元本保証に注意!蔓延する投資詐欺について解説します。

1 投資詐欺のやり口

いろいろな手口がありますが、インターネット上でよくみるオーソドックスなやり口としては、「一口●●万円を投資してもらえれば、毎月●%のリターンを確約します。元本保証しますので損することは絶対にありません。1年後には1口が●●●円になります。残りあと●口だけの募集です。」というような内容で募集をかけ、投資をすると最初の数回配当をし、その後音信不通になるというものです。

もっと手の込んだ投資詐欺もありますが、いずれにせよ元本保証をすることについては次のような問題があります。

2 投資詐欺の問題点

元本保証については、出資法に違反するという問題があります。出資法を確認してみましょう。

第1条 何人も、不特定且つ多数の者に対し、後日出資の払いもどしとして出資金の全額若しくはこれをこえる金額に相当する金銭を支払うべき旨を明示し、又は暗黙のうちに示して、出資金の受入をしてはならない。

出資の全額払戻しを示して出資金を受け入れてはならないとされています。つまり、元本保証は違法なのです。そして、次の通り刑罰も定められております。

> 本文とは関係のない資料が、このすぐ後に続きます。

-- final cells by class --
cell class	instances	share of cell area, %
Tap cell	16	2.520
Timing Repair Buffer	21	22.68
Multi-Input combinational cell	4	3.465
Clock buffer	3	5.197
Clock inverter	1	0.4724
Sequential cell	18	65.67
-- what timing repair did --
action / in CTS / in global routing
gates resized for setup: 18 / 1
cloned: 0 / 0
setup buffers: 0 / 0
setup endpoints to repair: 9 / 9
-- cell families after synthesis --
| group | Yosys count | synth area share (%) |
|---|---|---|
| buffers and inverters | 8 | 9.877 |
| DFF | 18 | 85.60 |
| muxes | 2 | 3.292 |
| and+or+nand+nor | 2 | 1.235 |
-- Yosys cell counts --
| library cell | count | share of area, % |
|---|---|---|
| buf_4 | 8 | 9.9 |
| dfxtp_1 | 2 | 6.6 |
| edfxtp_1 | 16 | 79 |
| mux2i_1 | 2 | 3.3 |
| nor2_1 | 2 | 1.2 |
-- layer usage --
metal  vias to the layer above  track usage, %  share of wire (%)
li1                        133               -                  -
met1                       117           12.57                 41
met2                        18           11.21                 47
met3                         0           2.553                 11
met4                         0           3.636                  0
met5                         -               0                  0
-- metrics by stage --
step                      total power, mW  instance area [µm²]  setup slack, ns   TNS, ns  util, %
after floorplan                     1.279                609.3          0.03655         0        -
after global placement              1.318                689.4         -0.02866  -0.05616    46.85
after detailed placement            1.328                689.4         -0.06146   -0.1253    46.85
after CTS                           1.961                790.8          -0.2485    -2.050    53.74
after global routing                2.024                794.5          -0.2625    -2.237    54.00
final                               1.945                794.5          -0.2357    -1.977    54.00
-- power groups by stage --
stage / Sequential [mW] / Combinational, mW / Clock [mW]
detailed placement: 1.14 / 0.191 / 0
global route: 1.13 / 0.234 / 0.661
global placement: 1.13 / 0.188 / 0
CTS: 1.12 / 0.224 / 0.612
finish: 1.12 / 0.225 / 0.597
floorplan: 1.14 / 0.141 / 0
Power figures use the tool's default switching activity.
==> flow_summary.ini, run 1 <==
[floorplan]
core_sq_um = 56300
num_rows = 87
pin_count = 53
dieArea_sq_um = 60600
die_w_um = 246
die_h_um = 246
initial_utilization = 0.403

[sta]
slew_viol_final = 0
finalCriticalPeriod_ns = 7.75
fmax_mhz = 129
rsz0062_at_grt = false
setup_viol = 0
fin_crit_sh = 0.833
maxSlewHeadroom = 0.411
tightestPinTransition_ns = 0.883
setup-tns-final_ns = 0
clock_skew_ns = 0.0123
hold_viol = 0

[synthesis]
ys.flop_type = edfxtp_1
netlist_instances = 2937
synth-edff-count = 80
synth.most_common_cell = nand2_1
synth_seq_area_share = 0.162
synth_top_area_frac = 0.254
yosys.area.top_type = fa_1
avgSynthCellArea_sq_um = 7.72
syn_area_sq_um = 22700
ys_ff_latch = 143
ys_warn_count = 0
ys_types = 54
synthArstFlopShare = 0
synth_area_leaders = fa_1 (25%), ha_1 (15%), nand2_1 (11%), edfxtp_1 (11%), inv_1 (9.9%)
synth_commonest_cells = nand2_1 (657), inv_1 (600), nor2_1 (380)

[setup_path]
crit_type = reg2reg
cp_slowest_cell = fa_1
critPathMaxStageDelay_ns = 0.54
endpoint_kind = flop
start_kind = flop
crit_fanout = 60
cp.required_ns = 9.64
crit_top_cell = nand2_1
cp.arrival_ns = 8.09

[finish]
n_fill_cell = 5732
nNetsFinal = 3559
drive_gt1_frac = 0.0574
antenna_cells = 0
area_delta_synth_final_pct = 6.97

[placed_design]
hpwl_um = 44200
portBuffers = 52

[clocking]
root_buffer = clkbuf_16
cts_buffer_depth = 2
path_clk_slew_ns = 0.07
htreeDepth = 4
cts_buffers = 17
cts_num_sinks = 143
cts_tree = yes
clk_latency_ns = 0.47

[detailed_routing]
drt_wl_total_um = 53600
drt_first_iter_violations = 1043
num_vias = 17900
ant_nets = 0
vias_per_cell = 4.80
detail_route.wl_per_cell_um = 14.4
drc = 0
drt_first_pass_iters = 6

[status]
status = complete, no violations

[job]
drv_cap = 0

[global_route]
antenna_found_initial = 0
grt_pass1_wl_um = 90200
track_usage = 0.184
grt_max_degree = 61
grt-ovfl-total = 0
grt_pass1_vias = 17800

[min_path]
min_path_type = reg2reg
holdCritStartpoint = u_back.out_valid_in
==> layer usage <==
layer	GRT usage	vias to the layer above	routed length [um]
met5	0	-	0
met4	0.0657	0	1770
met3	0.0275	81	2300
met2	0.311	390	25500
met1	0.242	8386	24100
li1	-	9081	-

第8条3項 次の各号のいずれかに該当する者は、三年以下の懲役若しくは三百万円以下の罰金に処し、又はこれを併科する。
一 第一条、第二条第一項、第三条又は第四条第一項若しくは第二項の規定に違反した者
このように、元本保証を謳って出資金を受け入れることは犯罪行為であり、決しておこなってはならない行為なのです。

3 元本保証のウソ

この社会において、「確実に儲かる」というのはウソだということはみなさんもおわかりのことでしょう。では、確実に儲けるということはできないのに、元本を保証しながら毎月の配当を用意することを確実におこなうことが果たして可能でしょうか。
答えはノーです。ということは、元本保証を謳っている人は、最初から出資金を返すつもりがないか、元本が返せなくなる可能性を認識しつつ謳っているかのどちらかでしょう。
要するに、元本保証は単に出資法に違反するだけではなく、出資者をだますための宣伝文句であることが多いのです。そのため、みなさんには元本保証という文字を見たら疑ってかかるようにしていただきたいです。

4 騙されないようにするために

騙されないようにするためには、冷静さを保つことが重要です。しかし、そう言うだけであれば簡単ですが、いざ自分が詐欺の対象とされている場合に冷静さを保つのは意外と難しいものです。いつでも冷静さを保てるように、次のことを心掛けていただければと思います。
  • やたらと即断を迫られている場合には1日考えてみる
  • やりとりの内容全体を紙などに書いて見直してみる
  • 「いくら儲かるのか」よりも「いくら分のリスクを負うのか」「そのリスクは自分にとって許容できるリスクか」をみる
  • 発言・記載内容の正確性や会社名など、あらゆる情報について調べる手間を惜しまない
以上です。自分の財産は自分で守らなければなりません。知恵をつけて、冷静さを保つことで騙されないように気をつけたいものです。